▸ **Records**:
[config.mk]
export PLATFORM = sky130hd
export DESIGN_NAME = fcic_host
export DESIGN_NICKNAME = d
export VERILOG_FILES = /design/src/inc/fcic_pkg.sv /design/src/logic/fcic_cycle.sv /design/src/logic/fcic_host.sv
export SDC_FILE = /design/constraint.sdc
export NUM_CORES = 1
export LEC_CHECK = 0
export CAP_MARGIN = 10
export CORE_AREA = 3 3 113 115
export CTS_CLUSTER_SIZE = 20
export DETAILED_ROUTE_END_ITERATION = 8
export DIE_AREA = 0 0 116 118
export DONT_BUFFER_PORTS = 1
export PLACE_DENSITY = 0.73
export SKIP_CTS_REPAIR_TIMING = 1
export SYNTH_ARGS = -nofsm -noshare
export SYNTH_HDL_FRONTEND = slang
export SYNTH_HIERARCHICAL = 1
export SYNTH_SLANG_ARGS = --single-unit
[constraint.sdc]
create_clock -name clk_sys -period 3.1 [get_ports clk_sys]
set_input_delay 0.31 -clock clk_sys [delete_from_list [all_inputs] [get_ports clk_sys]]
set_output_delay 0.31 -clock clk_sys [all_outputs]
set_load 0.05 [all_outputs]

▸ **Task prompt**: When a line in the material above contains the word "constraint", copy that line out.

▸ **Problem solution**:
export SDC_FILE = /design/constraint.sdc
[constraint.sdc]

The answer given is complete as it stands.